PROBLEM: In the records below, find the line with "layoutNonFillerInstCount 525 \" and the line with "global route | 504.9 | 3.130 | 5181 | 217.0"; return exactly those lines and every line between them.

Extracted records
========================================

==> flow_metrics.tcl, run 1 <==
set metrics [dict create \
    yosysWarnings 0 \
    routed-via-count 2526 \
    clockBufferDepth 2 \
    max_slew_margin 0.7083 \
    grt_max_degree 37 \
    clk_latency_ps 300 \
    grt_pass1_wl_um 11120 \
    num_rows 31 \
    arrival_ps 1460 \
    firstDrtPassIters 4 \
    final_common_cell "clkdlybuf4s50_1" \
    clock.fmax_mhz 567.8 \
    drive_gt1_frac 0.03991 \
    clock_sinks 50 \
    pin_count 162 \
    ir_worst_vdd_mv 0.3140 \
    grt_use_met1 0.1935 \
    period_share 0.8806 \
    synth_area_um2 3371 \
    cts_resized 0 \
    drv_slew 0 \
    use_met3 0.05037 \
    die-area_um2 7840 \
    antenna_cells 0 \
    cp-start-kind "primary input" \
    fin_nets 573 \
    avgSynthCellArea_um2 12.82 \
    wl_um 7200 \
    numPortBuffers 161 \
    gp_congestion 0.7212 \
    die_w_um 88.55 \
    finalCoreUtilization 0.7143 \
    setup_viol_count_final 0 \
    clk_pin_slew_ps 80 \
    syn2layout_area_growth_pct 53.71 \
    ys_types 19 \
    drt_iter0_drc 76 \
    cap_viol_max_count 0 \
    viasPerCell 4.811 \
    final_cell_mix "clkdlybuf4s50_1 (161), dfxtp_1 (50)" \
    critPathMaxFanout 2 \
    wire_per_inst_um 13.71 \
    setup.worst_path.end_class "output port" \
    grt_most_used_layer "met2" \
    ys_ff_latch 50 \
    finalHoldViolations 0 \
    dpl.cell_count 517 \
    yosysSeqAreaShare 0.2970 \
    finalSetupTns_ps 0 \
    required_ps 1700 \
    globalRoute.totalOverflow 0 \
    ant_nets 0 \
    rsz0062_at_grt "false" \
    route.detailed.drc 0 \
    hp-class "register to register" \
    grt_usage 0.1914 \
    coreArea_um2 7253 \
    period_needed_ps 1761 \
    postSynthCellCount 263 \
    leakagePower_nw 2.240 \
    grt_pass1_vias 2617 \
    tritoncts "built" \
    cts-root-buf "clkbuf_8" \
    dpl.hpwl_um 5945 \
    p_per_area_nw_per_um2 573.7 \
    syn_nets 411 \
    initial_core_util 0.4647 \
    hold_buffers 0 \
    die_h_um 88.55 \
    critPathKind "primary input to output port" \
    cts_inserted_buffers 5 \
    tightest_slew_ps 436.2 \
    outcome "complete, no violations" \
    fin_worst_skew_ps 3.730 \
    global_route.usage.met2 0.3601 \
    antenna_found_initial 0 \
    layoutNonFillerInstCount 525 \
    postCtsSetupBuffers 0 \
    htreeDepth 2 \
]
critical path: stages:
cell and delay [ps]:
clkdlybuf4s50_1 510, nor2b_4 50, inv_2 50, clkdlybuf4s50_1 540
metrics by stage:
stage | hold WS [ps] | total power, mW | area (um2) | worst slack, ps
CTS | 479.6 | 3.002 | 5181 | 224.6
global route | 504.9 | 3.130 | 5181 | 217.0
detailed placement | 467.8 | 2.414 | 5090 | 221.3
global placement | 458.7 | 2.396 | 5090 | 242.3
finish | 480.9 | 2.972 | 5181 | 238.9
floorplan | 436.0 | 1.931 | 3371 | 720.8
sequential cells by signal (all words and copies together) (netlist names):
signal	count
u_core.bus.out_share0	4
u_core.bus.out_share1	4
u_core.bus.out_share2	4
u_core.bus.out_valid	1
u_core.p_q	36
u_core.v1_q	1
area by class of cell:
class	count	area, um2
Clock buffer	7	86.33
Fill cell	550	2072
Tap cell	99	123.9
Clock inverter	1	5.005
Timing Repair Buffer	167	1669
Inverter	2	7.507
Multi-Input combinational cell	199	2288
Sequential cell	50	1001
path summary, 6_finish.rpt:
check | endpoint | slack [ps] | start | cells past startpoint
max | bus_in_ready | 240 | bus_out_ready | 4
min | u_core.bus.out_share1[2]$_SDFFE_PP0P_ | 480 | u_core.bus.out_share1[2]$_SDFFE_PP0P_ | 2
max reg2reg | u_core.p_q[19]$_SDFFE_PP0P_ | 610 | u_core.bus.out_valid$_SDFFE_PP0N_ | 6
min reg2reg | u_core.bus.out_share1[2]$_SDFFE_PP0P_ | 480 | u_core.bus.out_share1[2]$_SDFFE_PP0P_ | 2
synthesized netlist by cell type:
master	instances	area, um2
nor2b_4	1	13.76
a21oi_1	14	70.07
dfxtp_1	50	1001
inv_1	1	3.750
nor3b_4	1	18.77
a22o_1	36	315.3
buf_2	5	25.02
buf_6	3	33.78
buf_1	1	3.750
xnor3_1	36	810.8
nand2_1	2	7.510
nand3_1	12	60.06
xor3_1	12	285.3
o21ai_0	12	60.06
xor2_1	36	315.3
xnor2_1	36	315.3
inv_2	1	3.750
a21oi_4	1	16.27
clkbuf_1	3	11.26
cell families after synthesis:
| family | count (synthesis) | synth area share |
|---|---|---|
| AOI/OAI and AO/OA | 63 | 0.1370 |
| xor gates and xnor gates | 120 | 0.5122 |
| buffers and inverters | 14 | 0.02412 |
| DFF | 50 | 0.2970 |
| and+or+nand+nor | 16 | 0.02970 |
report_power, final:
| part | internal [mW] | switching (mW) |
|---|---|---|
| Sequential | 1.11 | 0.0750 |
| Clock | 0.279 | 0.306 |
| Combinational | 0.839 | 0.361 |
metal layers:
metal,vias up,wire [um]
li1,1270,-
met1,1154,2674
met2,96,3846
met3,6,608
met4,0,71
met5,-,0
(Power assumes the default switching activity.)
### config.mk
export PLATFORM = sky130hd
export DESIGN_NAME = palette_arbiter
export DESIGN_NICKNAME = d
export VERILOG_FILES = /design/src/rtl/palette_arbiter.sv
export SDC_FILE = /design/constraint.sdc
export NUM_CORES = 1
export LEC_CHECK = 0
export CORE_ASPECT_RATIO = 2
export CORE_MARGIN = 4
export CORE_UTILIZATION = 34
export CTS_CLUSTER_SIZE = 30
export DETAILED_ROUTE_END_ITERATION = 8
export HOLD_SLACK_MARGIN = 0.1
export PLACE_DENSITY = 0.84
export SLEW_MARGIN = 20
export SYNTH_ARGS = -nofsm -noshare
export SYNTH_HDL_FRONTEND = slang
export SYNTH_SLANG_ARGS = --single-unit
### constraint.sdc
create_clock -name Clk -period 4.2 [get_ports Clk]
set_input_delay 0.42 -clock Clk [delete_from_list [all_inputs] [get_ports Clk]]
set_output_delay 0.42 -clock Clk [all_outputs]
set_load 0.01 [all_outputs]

========================================

OUTPUT OF THE TASK:
    layoutNonFillerInstCount 525 \
    postCtsSetupBuffers 0 \
    htreeDepth 2 \
]
critical path: stages:
cell and delay [ps]:
clkdlybuf4s50_1 510, nor2b_4 50, inv_2 50, clkdlybuf4s50_1 540
metrics by stage:
stage | hold WS [ps] | total power, mW | area (um2) | worst slack, ps
CTS | 479.6 | 3.002 | 5181 | 224.6
global route | 504.9 | 3.130 | 5181 | 217.0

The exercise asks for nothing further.